Desde el principio, ¡maldito tráfico! Seguro que llegaré tarde. Odio esperar. ¿Decidieron todos irse a la vez?
Después, llegamos al trabajo: otra larga reunión. Un “Buenos días” demasiado entusiasta para un lunes. Largas conversaciones sin sentido junto a la montaña de plazos cortos. El clásico ambiente corporativo.
Por la tarde, tuve una pelea terrible con mi novio. ¿Cómo puede pensar así? Una opinión tan diferente a la mía.
Por la noche, en la universidad, la clase fue horrible; no aprendí ni una sola línea.

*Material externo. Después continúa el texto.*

==> src/sv/assert_macros.svh <==
// Assertion macros for the RTL.
// Needs nothing else; included by keyed_alarm_dedup_window, which checks its own logic.
`ifndef ASSERT_MACROS_SVH
`define ASSERT_MACROS_SVH

// implication or plain property checked on every rising edge outside reset
`define KADW_ASSERT(lbl, clk, rst, prop, msg) \
   lbl: assert property (@(posedge clk) disable iff (rst) prop) else $error(msg);

// expression that must never be true
`define KADW_NEVER(lbl, clk, rst, expr, msg) \
   `KADW_ASSERT(lbl, clk, rst, !(expr), msg)

`endif

==> src/sv/kadw_ram.sv <==
// Generic single-port-write, single-port-read RAM with registered read data.
// No dependencies.
module kadw_ram #(
   parameter int WIDTH = 8,
   parameter int DEPTH = 16
) (
   input  logic                     clock,
   input  logic                     wr_en,
   input  logic [$clog2(DEPTH)-1:0] wr_addr,
   input  logic [WIDTH-1:0]         wr_data,
   input  logic                     rd_en,
   input  logic [$clog2(DEPTH)-1:0] rd_addr,
   output logic [WIDTH-1:0]         rd_data
);
   logic [WIDTH-1:0] mem [DEPTH];

   always_ff @(posedge clock) begin
      if (wr_en) begin
         mem[wr_addr] <= wr_data;
      end
      if (rd_en) begin
         rd_data <= mem[rd_addr];
      end
   end
endmodule

==> config.mk <==
export PLATFORM = sky130hd
export DESIGN_NAME = kadw_ram
export DESIGN_NICKNAME = d
export VERILOG_FILES = /design/src/sv/assert_macros.svh /design/src/sv/kadw_ram.sv
export SDC_FILE = /design/constraint.sdc
export NUM_CORES = 1
export LEC_CHECK = 0
export BUFFER_PORTS_ARGS = -buffer_cell sky130_fd_sc_hd__buf_2
export CAP_MARGIN = 10
export CORE_ASPECT_RATIO = 2
export CORE_MARGIN = 4
export CORE_UTILIZATION = 45
export DETAILED_ROUTE_END_ITERATION = 8
export PLACE_DENSITY = 0.64
export SLEW_MARGIN = 20
export SYNTH_ARGS = -nofsm -noshare
export SYNTH_HDL_FRONTEND = slang
export SYNTH_SLANG_ARGS = --single-unit
==> constraint.sdc <==
create_clock -name clock -period 2.2 [get_ports clock]
set_clock_uncertainty 0.1 [all_clocks]
set_input_delay 0.66 -clock clock [delete_from_list [all_inputs] [get_ports clock]]
set_output_delay 0.66 -clock clock [all_outputs]
set_load 0.02 [all_outputs]
-- After elaboration in Yosys (flattened, before gate mapping)
Memories as Yosys holds them, arrays and structs flattened. A register that Yosys moved wholly into a read port is not among the register bits.
Index checks and enable logic that the tools add are counted.
- muxes and demuxes: 2
- operators with widths (cell ; number):
    $mux W1 ; 2
- input port bits: 19
- memories kept: 1
- register bits after elaboration: 0
- output and inout bits: 8
- bits in writable memories: 128
- memories (name ; depth ; bits a word ; read ports ; clocked after memory_dff ; wr ports ; line ; text):
    mem ; 16 ; 8 ; 1 ; 1 ; 1 ; kadw_ram.sv:15 ; logic [WIDTH-1:0] mem [DEPTH];

-- Longest topological paths before layout
Gate-level depths: netlist (run 1).
- depth after elaboration: 2
- gate-level depth with buffers: 5

-- Least setup slack after synthesis (run 1)
Ideal clock, no wire load.
- path type: input to register
- start: input port wr_addr[2]
- end: memory mem[0][0], enable pin
- buffers on the path: 0
- setup slack: -53 ps
- setup time: 383 ps
- cell stages on the path: 2
- data arrival time: 1770 ps
- cell sequence: or3b_2 > nor3_1
- RTL lines (what ; line ; text):
    start: declaration ; kadw_ram.sv:9 ; input logic [$clog2(DEPTH)-1:0] wr_addr,
    end: declaration ; kadw_ram.sv:15 ;
No word-level cell before the write port.

==> impl_metrics.toml, run 1 <==
[route]
drc = 0
vias = 2499
vias_per_cell = 5.591
drt_iter0_drc = 172
finalWirelength_um = 10270
first_pass_iters = 5
wl_per_cell_um = 22.96
route.antenna.remaining_nets = 0

[global_route]
use_met3_pct = 4.671
grt.total_usage_pct = 16.50
use_met2_pct = 30.18
antenna_found_initial = 0
grt_pass1_vias = 2713
grt_overflow = 0
grt_pass1_wl_um = 15920
grt_busiest_layer = "met2"
use_met1_pct = 17.84
grt_max_degree = 25

[synth]
avgSynthCellArea_um2 = 22.83
synth.cell_area_um2 = 5228
yosysUniqueCellTypes = 18
yosys_register_bits = 136
yosysWarnings = 0
synth_seq_area_share_pct = 78.12
yosys.area.top_type_share_pct = 78.12
synth_fp_nets = 248
synth_top_cell_by_area = "edfxtp_1"
syn_inst = 229
synth_area_leaders = "edfxtp_1, mux4_2, mux4_1"

[final_layout]
multi_input_area_um2 = 1062
nNetsFinal = 311
antenna_cells = 0
design_area_um2 = 6339
fillers = 860
syn_to_final_growth_pct = 21.25
seqCellArea_um2 = 4084
drive_gt1_share_pct = 34.75
fin_cells = 447

[floorplan]
ioPinCount = 27
fp.dieW_um = 84.21
fp.dieH_um = 160.4
core_um2 = 11350
die_area_um2 = 13510
num_rows = 55
start_util_pct = 46.04

[pwr]
clock_power_share_pct = 48.4
powerDensity_nw_per_um2 = 985.9
p_total_w = 0.006249
p_seq_share_pct = 46.9
p_leak_nw = 2.182
p_sw_w = 0.001283
swShare_pct = 20.53
max-vdd-ir-drop_uv = 720.8
p_int_w = 0.004966
power_frac_comb_pct = 4.6

[sta]
finalCriticalPeriod_ps = 1843
fmax_mhz = 542.5
whs_ps = 511.0
setup_viol = 0
finalMaxSlewViolations = 0
rsz0062_at_grt = "no"
worst_slack_ps = 356.6
fin_crit_sh_pct = 83.79
slew_headroom_pct = 72.86
worst_pin_slew_ps = 407.0
hold_violations = 0

[clock_tree]
cts_buffer_depth = 2
worst_skew_pair.late_latency_ps = 410
cts-buffers-inserted = 17
htreeDepth = 4
cts_hold_buf = 0
postCtsSetupBuffers = 0
cts_root_buf = "clkbuf_16"
clkTransAtPathRegs_ps = 60
numClockSinks = 136
cts_resized = 0
cts_tree = "yes"

[setup_path]
crit_path_end_kind = "register"
crit_fanout = 13
critical_path_required_ps = 2250
r2r_cells = 3
crit_path_start = "rd_addr[0]"
crit_path_max_incr_delay_ps = 570
cp_slowest_cell = "mux4_1"
critPathKind = "input port to register"
timing.rr.start = "mem[3][5]"
start_kind = "input port"
worstPathCellList = "buf_2, buf_12, mux4_1, a22oi_1, nand2_1"
cp.arrival_ps = 1900

[worst_hold_path]
hold_path_class = "input port to register"
min-delay-start = "rd_en"
hold_path_depth = 1

[placement]
dpl_cell_area_um2 = 5702
dp.cells = 415
dpl_worst_slack_ps = -78.12
gp_congestion = 0.8074
numPortBuffers = 26
dpl.hpwl_um = 6826

[run]
maxCapViolations = 0

[outcome]
status = "finished, final reports clean"
-- synth_stat cells --
master / instances
edfxtp_1: 136
mux4_2: 18
a22oi_1: 16
mux4_1: 14
nor2_1: 13
nand2_1: 9
nor3_1: 4
buf_2: 3
buf_6: 3
clkdlybuf4s25_2: 3
nand2b_1: 2
nand3b_1: 2
and2_1: 1
and2b_1: 1
buf_4: 1
nand3_1: 1
nor2b_1: 1
or3b_2: 1
-- layer usage --
metal  share of wire (%)  wire, um
met1                  36      3699
met2                  58      5998
met3                 4.4       447
met4                 1.2       119
met5                   0         0
-- registers in the layout, summed over array words and instances, names as in the netlist --
register and flops:
mem 128, rd_data 8
-- cell usage in the layout, fill, tap and decap left out, types with 2 or more instances in the layout --
cell	count
bufinv_16	4
inv_6	7
clkbuf_16	17
nand2b_1	2
clkinv_4	2
edfxtp_1	136
buf_2	26
a22oi_1	16
nor3_1	3
nor2_1	13
nand2_1	9
mux4_1	14
nand3b_1	2
mux4_2	18
buf_12	3
buf_4	25
-- stage by stage --
step | util [%] | setup TNS [ps]
6_report | 55.82 | 0
5_1_grt | 55.82 | 0
4_1_cts | 55.82 | 0
3_5_place_dp | 50.21 | -288.2
3_3_place_gp | 50.21 | -273.4
2_1_floorplan | - | 0
-- area by class of cell --
class,count,area share [%]
clock buffer,17,6.711
clock inverter,15,3.336
multi-input combinational,83,16.76
sequential,136,64.43
tap,142,2.803
timing repair buffer,54,5.961
-- power by group through the flow --
stage	Clock, W	Sequential (W)	Combinational [W]
2_1_floorplan	0	0.00300	0.000148
3_3_place_gp	0	0.00299	0.000287
3_5_place_dp	0	0.00299	0.000293
4_1_cts	0.00309	0.00293	0.000295
5_1_grt	0.00321	0.00294	0.000313
6_report	0.00303	0.00293	0.000289
-- logic make-up after synthesis --
group                  after synthesis  synth area share (%)
flip-flops                         136                 78.12
buffers and inverters               10                 1.651
AND/OR/NAND/NOR                     35                 3.136
multiplexers                        32                 14.79
AO/OA/AOI/OAI                       16                 2.298
-- critical path: cells and delay by family --
family                 cells  cell delay, ps
and+or+nand+nor            1             100
muxes                      1             570
AOI/OAI and AO/OA          1             250
buffers and inverters      2             310
-- worst paths after layout --
path / endpoint / slack (ps)
min: rd_data[7] / 510
max: rd_data[5] / 360
max reg2reg: rd_data[5] / 590
min reg2reg: rd_data[3] / 650
Note: power is estimated with default switching activity, not from simulation.
==> run 2, diff against run 1 <==
- PLACE_DENSITY: 0.64 -> 0.62
- clock period: 2.2 -> 1.8 ns (I/O delays scaled with it)
==> run 2 against run 1 <==
Against the previous run: final cell count unchanged; sequential power up 23%; combinational power is 27% higher; utilization decreased by 0.20 points; global-route usage decreased by 0.19 points; first-iteration DRC count up 42%; flip-flop and latch count unchanged; hold slack worse by 110 ps; largest cell class unchanged.
==> impl_metrics.toml, run 2 (same netlist as run 1, synthesis figures left out) <==
[final_layout]
fillers = 867
most-common-layout-cells = "edfxtp_1, mux4_2, buf_2"
largestRegisters = "mem: 128 flops, rd_data: 8 flops"
top_register = "mem"
antenna_cells = 0
seqCellArea_um2 = 4084
design_area_um2 = 6316
final_common_cell = "edfxtp_1"
nNetsFinal = 312
drive_gt1_share_pct = 39.67
largest_reg_flops = 128
multi_input_area_um2 = 1033
syn_to_final_growth_pct = 20.82

[run]
maxCapViolations = 0

[placement]
numPortBuffers = 26
dpl.hpwl_um = 7011
dpl_worst_slack_ps = -414.9
gp_congestion = 0.7992
dpl_cell_area_um2 = 5695

[setup_path]
crit_fanout = 11
cp_slowest_cell = "mux4_1"
start_kind = "input port"
path_buf_inv = 2
crit_path_start = "rd_addr[0]"
r2r_slack_ps = 270
r2r_cells = 3
reg2reg_to = "rd_data[0]"
critPathKind = "input port to register"
crit_path_max_incr_delay_ps = 580
worstPathCellList = "clkbuf_4, buf_12, mux4_1, a22oi_1, nand2_1"
crit_path_end_kind = "register"
crit_family = "multiplexers"
timing.rr.start = "mem[1][0]"
critical_path_required_ps = 1860
cp.arrival_ps = 1750

[route]
vias_per_cell = 5.472
route.antenna.remaining_nets = 0
wl_per_cell_um = 22.72
drc = 0
drt_iter0_drc = 244
first_pass_iters = 4
finalWirelength_um = 10160
vias = 2446

[pwr]
p_total_w = 0.007480
max-vdd-ir-drop_uv = 706.4
p_leak_nw = 2.123
powerDensity_nw_per_um2 = 1184

[floorplan]
ioPinCount = 27
num_rows = 55
die_area_um2 = 13510
core_um2 = 11350
fp.dieH_um = 160.4
fp.dieW_um = 84.21
start_util_pct = 46.04

[global_route]
grt_pass1_vias = 2676
grt_overflow = 0
grt_max_degree = 21
grt.total_usage_pct = 16.32
grt_pass1_wl_um = 15850
antenna_found_initial = 0

[sta]
finalCriticalPeriod_ps = 1693
setup_viol = 0
hold_violations = 0
slew_headroom_pct = 45.77
worst_pin_slew_ps = 810.5
fmax_mhz = 590.6
finalMaxSlewViolations = 0
worst_slack_ps = 106.9
rsz0062_at_grt = "no"
setup_tns_ps = 0
fin_crit_sh_pct = 94.06

[clock_tree]
clkTransAtPathRegs_ps = 60
numClockSinks = 136
worst_skew_pair.late_latency_ps = 410
cts-buffers-inserted = 17
cts_resized = 0
htreeDepth = 4
cts_root_buf = "clkbuf_16"
postCtsSetupBuffers = 0
cts_hold_buf = 0
cts_tree = "yes"
cts_buffer_depth = 2

[worst_hold_path]
min-delay-start = "rd_en"
hold_path_class = "input port to register"
hold_end = "rd_data[2]"
hold_path_depth = 1

[outcome]
status = "finished, final reports clean"
-- run 2: layer usage --
metal,up-vias,wire (um),track usage [%],share of wire (%)
li1,1091,-,-,-
met1,1283,3773,18.51,37
met2,62,5870,29.14,58
met3,10,390,4.466,3.8
met4,0,121,5.783,1.2
met5,-,0,0,0
-- run 2: area by class of cell --
cell class / count / area share, %
clock inverters: 14 / 2.892
clock buffers: 17 / 6.735
flip-flops and latches: 136 / 64.66
repair buffers: 55 / 6.537
multi-input cells: 83 / 16.36
well taps: 142 / 2.813
-- run 2: worst register-to-register path: cells and delay by family, from the launching register on --
family	cells	cell delay, ps
mux	1	530
flops	1	380
compound gates	1	200
simple gates	1	70
-- run 2: how the worst max path moves through the flow --
stage / slack, ps / depth (start not counted) / endpoint
after floorplan: -110 / 2 / mem[3][0]
after global placement: -390 / 5 / rd_data[4]
after detailed placement: -410 / 5 / rd_data[6]
after CTS: 20 / 5 / rd_data[6]
after global routing: 20 / 5 / rd_data[0]
final: 110 / 5 / rd_data[0]
-- run 2: stage by stage --
stage,hold slack [ps],std cells,util [%]
floorplan,538.9,229,-
finish,404.1,447,55.63
detailed placement,636.4,416,50.16
CTS,395.2,447,55.52
global route,392.7,447,55.63
global placement,637.8,416,50.16
-- run 2: where the power goes --
group / switching [W] / total, W / internal (W)
Combinational: 0.000205 / 0.000366 / 0.000161
Sequential: 0.0000186 / 0.00359 / 0.00357
Clock: 0.00123 / 0.00353 / 0.00229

¡Se acabó! ¡Y lo consiguieron, me arruinaron el día! Pero no había forma de que pudiera ordenarles. Entonces, ¿por qué les di el poder de controlarme?
¿Y si me hubiera levantado más temprano? ¿Y si hubiera visto el lunes con nuevos ojos? ¿Y si hubiera sido más amable? ¿Y si me hubiera equivocado? ¿Y si hubiera sido más receptiva al aprendizaje?
Aun así, todo podría “salir mal”. Pero mi percepción podría ser menos dolorosa.
La falta de control que soñamos con tener nos causa las peores pesadillas. Y esa es la cuestión: ¿cuánto tiempo estaremos a merced de un buen día para sentirnos bien?
Un viejo amigo siempre me repite: “¡En el caos, come fresas!”. Es su forma de decirme: “¡Sé feliz!”.
Hoy fue uno de esos días importantes, en los que quería que todo saliera bien para que todo fuera bien. ¡Al final, comí fresas!